L'Arabie saoudite s'apprête à réduire drastiquement ses prix de vente officiels de pétrole brut pour l'Asie en juin, avec des baisses potentielles de plus de 50 % par rapport aux primes records fixées en mai, signe que la destruction de la demande commence à l'emporter sur la prime de risque géopolitique liée à la guerre en Iran.
« L'OSP de juin pour le pétrole brut de référence Arab Light pourrait glisser vers une prime de $7.50 à $14.50 le baril au-dessus des moyennes de Dubaï et d'Oman, soit $5 à $12 de moins par baril que l'OSP de mai », ont déclaré quatre sources dans une enquête de Reuters.

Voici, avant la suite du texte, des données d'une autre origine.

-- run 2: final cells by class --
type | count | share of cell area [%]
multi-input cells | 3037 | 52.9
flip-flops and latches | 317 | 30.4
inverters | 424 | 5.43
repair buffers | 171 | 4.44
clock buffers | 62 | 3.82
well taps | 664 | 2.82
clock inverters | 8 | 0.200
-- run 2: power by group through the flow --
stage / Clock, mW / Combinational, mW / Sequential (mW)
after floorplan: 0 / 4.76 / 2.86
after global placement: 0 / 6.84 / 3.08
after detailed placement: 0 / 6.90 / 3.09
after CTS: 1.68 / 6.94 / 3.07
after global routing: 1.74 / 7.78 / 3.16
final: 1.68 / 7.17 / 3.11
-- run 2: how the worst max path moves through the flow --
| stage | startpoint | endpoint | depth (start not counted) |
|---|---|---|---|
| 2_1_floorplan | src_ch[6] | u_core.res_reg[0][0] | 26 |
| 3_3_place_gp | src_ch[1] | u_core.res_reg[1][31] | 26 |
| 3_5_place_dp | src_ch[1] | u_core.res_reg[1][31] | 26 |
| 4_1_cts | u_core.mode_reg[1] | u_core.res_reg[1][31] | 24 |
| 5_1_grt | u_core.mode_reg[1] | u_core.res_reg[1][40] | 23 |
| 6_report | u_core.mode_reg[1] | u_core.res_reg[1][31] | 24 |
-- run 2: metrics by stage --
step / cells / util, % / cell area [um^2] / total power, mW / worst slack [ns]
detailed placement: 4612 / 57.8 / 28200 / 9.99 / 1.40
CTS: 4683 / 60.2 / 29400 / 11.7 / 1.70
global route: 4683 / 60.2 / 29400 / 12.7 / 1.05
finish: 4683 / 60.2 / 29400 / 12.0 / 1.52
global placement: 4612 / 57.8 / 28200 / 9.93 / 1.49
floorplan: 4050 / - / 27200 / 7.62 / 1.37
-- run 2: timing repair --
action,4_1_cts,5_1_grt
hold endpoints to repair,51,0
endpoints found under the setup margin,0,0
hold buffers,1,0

La baisse de prix attendue fait suite à un affaiblissement spectaculaire du marché physique. La prime du prix au comptant de Dubaï par rapport aux swaps s'est effondrée à $9.17 lundi, contre un sommet historique de plus de $60 en mars, selon les données de Reuters. La prime n'a atteint en moyenne que $15.22 en avril, soit moins de la moitié de la moyenne de $38.30 observée en mars.
Cette décision met en lumière un marché tiraillé entre les craintes de rupture d'approvisionnement et la réalité du ralentissement de la demande. Alors que la guerre maintient un plancher sous les prix, le premier exportateur mondial de pétrole est désormais contraint de répondre aux raffineurs asiatiques qui reculent devant des coûts records, la décision finale sur les prix étant attendue vers le cinq du mois.
La demande se refroidit en Asie
Le principal moteur de la baisse des prix est un refroidissement notable de la demande, en particulier de la part de la Chine. Après que Saudi Aramco a porté ses prix de mai à des sommets historiques, les raffineurs chinois prévoyaient d'acheter seulement 20 millions de barils de brut, le volume le plus bas jamais enregistré. Ces raffineurs sont pris à la gorge par des marges faibles, car la hausse des coûts des matières premières a dépassé ce qu'ils peuvent facturer pour le carburant, une situation aggravée par les restrictions de Pékin sur les exportations de carburant raffiné. Les cargaisons de remplacement en provenance des États-Unis et d'Afrique de l'Ouest, ainsi que l'augmentation des achats de brut russe par l'Inde, ont également contribué à apaiser les achats de panique qui avaient saisi le marché au lendemain du conflit.
Prime de guerre contre destruction de la demande
Malgré le refroidissement du marché physique en Asie, le marché pétrolier au sens large reste sur le qui-vive. Les efforts diplomatiques pour mettre fin à la guerre en Iran semblent stagner, maintenant le détroit d'Ormuz effectivement fermé et soutenant les prix. Mardi, le baril de Brent pour livraison en juin a grimpé de $1.85 à $110.08, tandis que le brut de référence américain a ajouté $1.43 à $97.80. Cela crée une dynamique complexe où les prix du brut physique pour livraison immédiate en Asie s'assouplissent, alors même que les marchés à terme intègrent le risque d'un conflit plus large et plus prolongé.